Clinic factors associated with utilization of a pregnancy-intention screening tool in community health centers



      Routine pregnancy-intention screening in the primary care setting is a promising practice to help patients achieve their reproductive goals. We aim to describe the utilization of a pregnancy-intention screening tool integrated in the electronic health record (EHR) of a national network of community health centers (CHCs) and identify clinic-level factors associated with tool use.

      Study design

      We conducted a clinic-level retrospective observational study to assess tool utilization during the first 3 years after the tool was made available in the EHR (November 2015 to October 2018). We describe characteristics of clinics with higher tool utilization (≥90th percentile) versus lower utilization (<90th percentile) and the types of providers who used the tool. We then employ negative binomial regression to identify independent clinic-level factors associated with tool utilization.

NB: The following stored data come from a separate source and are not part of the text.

[src/rtl/shift_sequencer.sv]
// Multi-cycle shift/rotate unit: one power-of-two stage (1,2,4,8...) applied per cycle, amount walked LSB-first.
// Latency: fixed CNT_W cycles after the accepting edge; done pulses with Out valid in the following cycle.
// Backpressure: start is ignored while busy=1; a start held in the done cycle is accepted back-to-back.
module shift_sequencer #(
    parameter int WIDTH = 16,
    parameter int CNT_W = 4
) (
    input  logic             clk,
    input  logic             rst,
    input  logic             start,
    input  logic [WIDTH-1:0] In,
    input  logic [CNT_W-1:0] Cnt,
    input  logic [1:0]       Op,
    output logic [WIDTH-1:0] Out,
    output logic             busy,
    output logic             done
);

    localparam int IDX_W = (CNT_W > 1) ? $clog2(CNT_W) : 1;

    typedef enum logic {IDLE, SHIFT} state_t;
    typedef enum logic [1:0] {OP_ROL = 2'b00, OP_SLL = 2'b01, OP_ROR = 2'b10, OP_SRL = 2'b11} op_t;

    typedef struct packed {
        logic [WIDTH-1:0] work;
        logic [CNT_W-1:0] cnt;
        op_t              op;
    } job_t;

    state_t           state;
    job_t             job;
    logic [IDX_W-1:0] idx;
    logic [WIDTH-1:0] stage_dat;
    int unsigned      sh;

    // A shift by the full WIDTH yields zero, so sh=0 rotates cleanly to the identity.
    always_comb begin
        sh        = job.cnt[idx] ? (32'd1 << idx) : 32'd0;
        stage_dat = job.work;
        case (job.op)
            OP_ROL:  stage_dat = (job.work << sh) | (job.work >> (32'(WIDTH) - sh));
            OP_SLL:  stage_dat = job.work << sh;
            OP_ROR:  stage_dat = (job.work >> sh) | (job.work << (32'(WIDTH) - sh));
            OP_SRL:  stage_dat = job.work >> sh;
            default: stage_dat = job.work;
        endcase
    end

    always_ff @(posedge clk or posedge rst) begin
        if (rst) begin
            state <= IDLE;
            job   <= '0;
            idx   <= '0;
            Out   <= '0;
            busy  <= 1'b0;
            done  <= 1'b0;
        end else begin
            done <= 1'b0;
            case (state)
                IDLE: begin
                    if (start) begin
                        job.work <= In;
                        job.cnt  <= Cnt;
                        job.op   <= op_t'(Op);
                        idx      <= '0;
                        busy     <= 1'b1;
                        state    <= SHIFT;
                    end
                end
                SHIFT: begin
                    job.work <= stage_dat;
                    idx      <= idx + IDX_W'(1);
                    if (idx == IDX_W'(CNT_W - 1)) begin
                        Out   <= stage_dat;
                        done  <= 1'b1;
                        busy  <= 1'b0;
                        state <= IDLE;
                    end
                end
                default: state <= IDLE;
            endcase
        end
    end

endmodule

[config.mk]
export PLATFORM = sky130hd
export DESIGN_NAME = shift_sequencer
export DESIGN_NICKNAME = d
export VERILOG_FILES = /design/src/rtl/shift_sequencer.sv
export SDC_FILE = /design/constraint.sdc
export NUM_CORES = 1
export LEC_CHECK = 0
export ABC_AREA = 1
export CAP_MARGIN = 20
export CORE_MARGIN = 2
export CORE_UTILIZATION = 55
export DETAILED_ROUTE_END_ITERATION = 16
export GPL_TIMING_DRIVEN = 1
export PLACE_DENSITY_LB_ADDON = 0.15
export SKIP_CTS_REPAIR_TIMING = 1
export SLEW_MARGIN = 25
export SYNTH_ARGS = -nofsm -noshare
export SYNTH_HDL_FRONTEND = slang
export SYNTH_SLANG_ARGS = --single-unit
[constraint.sdc]
create_clock -name clk -period 6.8 [get_ports clk]
set_clock_uncertainty 0.1 [all_clocks]
set_input_delay 1.36 -clock clk [delete_from_list [all_inputs] [get_ports clk]]
set_output_delay 1.36 -clock clk [all_outputs]
set_load 0.02 [all_outputs]
==> key figures <==
Floorplan
  • Core area: 8217 um^2
  • DIE WIDTH: 95.93 um
  • Die Area: 9203 um^2
  • Die H: 95.93 um
  • Initial core utilization: 56.57%
  • I/O pin count: 43
  • # rows: 33

Global route
  • Largest net degree at the start of global routing: 46
  • Vias in the first global route: 5413
  • Total Routing Usage GR: 41.57%
  • First-pass GRT wire length: 28610 um
  • Initial antenna violation count: 0
  • Total gr overflow: 0

Drt
  • Detailed Routing Iterations Pass 1: 7
  • Vias post-DR: 5947
  • DRT iter0 DRCs: 950
  • Vias per cell: 6.471
  • Wire per inst: 20.22 um
  • Final wirelength: 18580 um
  • DRT antenna net count: 0
  • Drt drc: 0

Layout
  • Sequential Area: 1076 um^2
  • Fillers: 736
  • Nets: 843
  • Multi-input logic area: 3109 um^2
  • Most common cell after layout, fill and taps aside: nand2_1
  • Ant. Diodes: 0
  • Fraction of layout cells with a size suffix above 1: 5.528%
  • Most frequent cells in the layout: nand2_1 (298), nand3_1 (211), inv_1 (48)
  • Layout area overhead: 10.09%

Logic synthesis
  • XOR/XNOR Fraction of Synth Area: 0.5922%
  • Post-synthesis mux area share: 0.9690%
  • Syn_nets: 834
  • Post-synth cell types: 34
  • Cells after synthesis: 804
  • Syn Area/Cell: 5.781 um^2
  • Largest family of logic cells by synthesized area: simple AND/OR/NAND/NOR gates
  • Cell area after synthesis: 4648 um^2
  • Post-Synth Adder-Cell Area: 1.346%
  • YS warnings: 0
  • Seq/Total Area, Yosys: 23.15%
  • Synth Area in Simple Gates: 57.36%
  • Synth Area in Compound Gates: 6.622%
  • Synthesized flop and latch total: 43

STA
  • Final setup vio count: 0
  • Slew @ Worst Pin: 0.8732 ns
  • Post-route setup TNS: 0 ns
  • RSZ-0062 raised after global routing: false
  • Hold Violations, Final: 0
  • FMAX: 213.5 MHz
  • Crit path time final: 4.683 ns
  • Worst slew margin: 41.57%
  • Final worst-path cycle share: 68.87%
  • Slew Limit Fails: 0

Place
  • I/O Buffers: 42
  • Gpl congestion: 1.022
  • HPWL Detailed: 13190 um

Setup path
  • Max stage delay on crit path: 1.12 ns
  • CP top delay family: simple AND/OR/NAND/NOR gates
  • Crit path cell chain: inv_2, nand2_1, nand3_2, nand3_2, ha_1, inv_1, nand3_1, nand3_1, nand3_1, nand3_1, nand2_1, nand2_1, nand2_1, nand2_1
  • Worst Path Max Fanout: 34
  • Startpoint Class: flop
  • Count of buffer and inverter cells on the critical path: 2
  • Arrival @ worst endpoint: 4.78 ns
  • CP most frequent cell: nand2_1
  • CP Data Required Time: 6.90 ns
  • Crit path kind: flop to flop
  • Crit end category: flop
  • Flop2flop setup slack: 2.12 ns
  • CP max stage cell: ha_1

CTS
  • CTS buffer count: 5
  • CTS sink cnt: 43
  • Worst-Skew Late Latency: 0.31 ns
  • Clk pin slew, worst setup/hold paths: 0.09 ns
  • CTS root buffer: clkbuf_8
  • Max Root-Sink Buffers: 2
  • CTS tree: yes
  • H-tree levels: 2

Flow run
  • Total of max-cap violations: 0

Status
  • Status: finished, final reports clean

Worst hold path
  • Hold Path Class: flop to flop
==> worst paths after layout <==
kind,start,end,cells past startpoint
min,Out[7],Out[7],2
max reg2reg,idx[0],job[9],14
max in group asynchronous,rst,Out[15],3
max,idx[0],job[9],14
min in group asynchronous,rst,done,3
min reg2reg,Out[7],Out[7],2
==> worst min-delay path: cells and delay by family (launching register included) <==
family	cells	cell delay, ns
AND/OR/NAND/NOR	2	0.12
flip-flops	1	0.34
==> final cells by class <==
class                   count  area share [%]
flip-flops and latches     43           21.03
multi-input cells         657           60.76
clock buffers               5           1.345
well taps                 105           2.567
inverters                  63           4.621
clock inverters             3           1.320
repair buffers             43           8.362
==> flip-flops by register name, indices dropped and copies added (netlist names) <==
| signal | count |
|---|---|
| done | 1 |
| Out | 16 |
| idx | 2 |
| busy | 1 |
| job | 22 |
| state | 1 |
==> through the flow <==
step	area [um^2]	std cells	utilization (%)	hold WS (ns)	setup WS (ns)
after global routing	5117	919	62.28	0.4103	1.896
after detailed placement	4981	911	60.62	0.3692	2.343
after CTS	5117	919	62.28	0.3909	2.331
after global placement	4981	911	60.62	0.3633	2.435
after floorplan	4648	804	-	0.3793	4.103
final	5117	919	62.28	0.3878	2.117
==> synthesized netlist by cell type (all sizes together) <==
library cell / count / area share, %
a21oi: 13 / 1.4
and2: 1 / 0.13
and3: 1 / 0.13
buf: 25 / 3.6
clkbuf: 16 / 1.3
clkinv: 2 / 0.16
dfrtp: 43 / 23
ha: 5 / 1.3
inv: 61 / 4.9
mux2: 4 / 0.97
nand2: 304 / 25
nand3: 217 / 24
nand3b: 2 / 0.32
nand4: 16 / 2.2
nor2: 50 / 4.7
nor3: 2 / 0.32
o211a: 1 / 0.22
o211ai: 11 / 1.9
o21ai: 29 / 3.1
xor2: 1 / 0.59
==> layer usage <==
metal / global-route usage [%] / up-vias / part of all wire [%]
met2: 63.29 / 512 / 42
met4: 24.40 / 0 / 7.8
li1: - / 2666 / -
met3: 8.692 / 125 / 13
met5: 0 / - / 0
met1: 54.36 / 2644 / 37
==> cells by family after synthesis <==
family / after synthesis
AOI/OAI and AO/OA: 54
buffers and inverters: 104
DFF: 43
muxes: 4
and+or+nand+nor: 593
adders and majority gates: 5
xor gates and xnor gates: 1
Power is left out: the tool's default activity adds up to more than one toggle a clock period on the data nets, which glitch-free logic cannot reach.
==> variant, RTL diff (same flow settings) <==
Change the parameter `WIDTH` from 16 to 12.
--- a/src/rtl/shift_sequencer.sv
+++ b/src/rtl/shift_sequencer.sv
@@ -2,7 +2,7 @@
 // Latency: fixed CNT_W cycles after the accepting edge; done pulses with Out valid in the following cycle.
 // Backpressure: start is ignored while busy=1; a start held in the done cycle is accepted back-to-back.
 module shift_sequencer #(
-    parameter int WIDTH = 16,
+    parameter int WIDTH = 12,
     parameter int CNT_W = 4
 ) (
     input  logic             clk,
Ports: changed (resized In and Out); port bits go from 43 to 35. The function was not compared with the original's and may differ.
==> variant against the original RTL <==
Wire length fell by 29%. Utilization rose by 1.2 points. Worst setup slack improved by 1.4 ns. Synthesized area fell by 20%. Synthesized cell count fell by 23%. Hold slack got worse by 0.0040 ns. Design area fell by 20%. Sequential cell count fell by 8. Critical path depth did not move. Critical endpoint is now job[16].
Power is left out: the tool's default activity adds up to more than one toggle a clock period on the data nets, which glitch-free logic cannot reach.
==> variant: results (changes against the original RTL) <==
synth:
  synth-seq-cells: 35  # -19%
  yosys-top-cells-count: "nand2_1, nand3_1, inv_1, dfrtp_1, nor2_1"
  synth_area_leaders: "dfrtp_1, nand2_1, nand3_1"
  synth_compound_area_share_pct: 10.5  # +3.9 points
  synth_seq_area_share_pct: 23.6  # +0.48 points
  synth.area.mux_share_pct: 1.21  # +0.25 points
  synthXorXnorAreaFrac_pct: 0  # -0.59 points
  synth_fp_nets: 648  # -22%
global_route:
  use_met3_pct: 4.62  # -4.1 points
  use_met2_pct: 54.5  # -8.7 points
  grt_pass1_vias: 3923  # -28%
hold_path:
  holdPathEnd: "Out[11]"
  hp-start: "Out[11]"
cells_and_area:
  drive_gt1_share_pct: 7.27  # +1.7 points
  n_fill_cell: 637  # -13%
  inverters: 53  # -16%
  n_all_buffers: 35  # -19%
  bufAreaShareNonClock_pct: 8.53  # +0.17 points
  multi_input_area_share_pct: 59.9  # -0.83 points
  final_nets: 658  # -22%
clock_tree:
  clock_latency_ns: 0.29  # -0.02 ns
placement:
  gp_congestion: 1.14  # +12%
  port_buffers: 34  # -19%
  dpl.hpwl_mm: 10.0  # -24%
setup_path:
  slowest_delay_ns: 0.56  # -0.56 ns
  cp_max_fo: 26  # -24%
  r2r_setup_slack_ns: 3.54  # +1.42 ns
  slowest_stage: "inv_2"
  r2r-end: "job[16]"
status:
  status: "finished clean"
detailed_routing:
  wirelength_mm: 13.2  # -29%
## variant: cell count changes after synthesis, moves of 6 or more
cell	before	now
nor2_1	45	30
buf_2	13	7
nand3_1	211	123
o211ai_1	10	3
nand2_1	298	224
inv_2	12	3
a21oi_1	13	21
dfrtp_1	43	35
o21ai_1	5	13
## variant: stage by stage
step / setup slack, ns / hold slack, ns / std cells / area, um^2 / utilization, %
after floorplan: 4.19 / 0.379 / 622 / 3710 / -
after global placement: 3.58 / 0.366 / 702 / 3960 / 61.7
after detailed placement: 3.53 / 0.369 / 702 / 3960 / 61.7
after CTS: 3.65 / 0.386 / 710 / 4080 / 63.5
after global routing: 3.22 / 0.423 / 710 / 4080 / 63.5
final: 3.54 / 0.384 / 710 / 4080 / 63.5
## variant: metal layers
metal  part of all wire, %  vias to the layer above
met5                     0                        -
met4                   6.4                        0
met3                    11                       58
met2                    43                      346
met1                    40                     2019
li1                      -                     2069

      Across 194 clinics in our study sample which served 289,754 eligible female patients, the tool was used for 113,116 (39%). Medical assistants performed 60.3% of screenings and clinicians performed 11.2%. CHCs with higher tool utilization rates were more likely to be located in rural settings (RR 1.75, 95% CI 1.07–2.87) and serve patient populations with higher proportions of women (RR 1.32, 95% CI 1.24–1.41) and lower proportions of patients with non-English language preference (RR 0.92, 95% CI 0.89–0.95).


      Many health centers utilized pregnancy-intention screening after an EHR-based tool was made available, though overall screening rates were low.


      Additional study of implementation strategies and effectiveness of pregnancy-intention screening tools is needed. Implementation of future pregnancy-intention screening interventions must be tailored to address clinic-level barriers and facilitators to screening.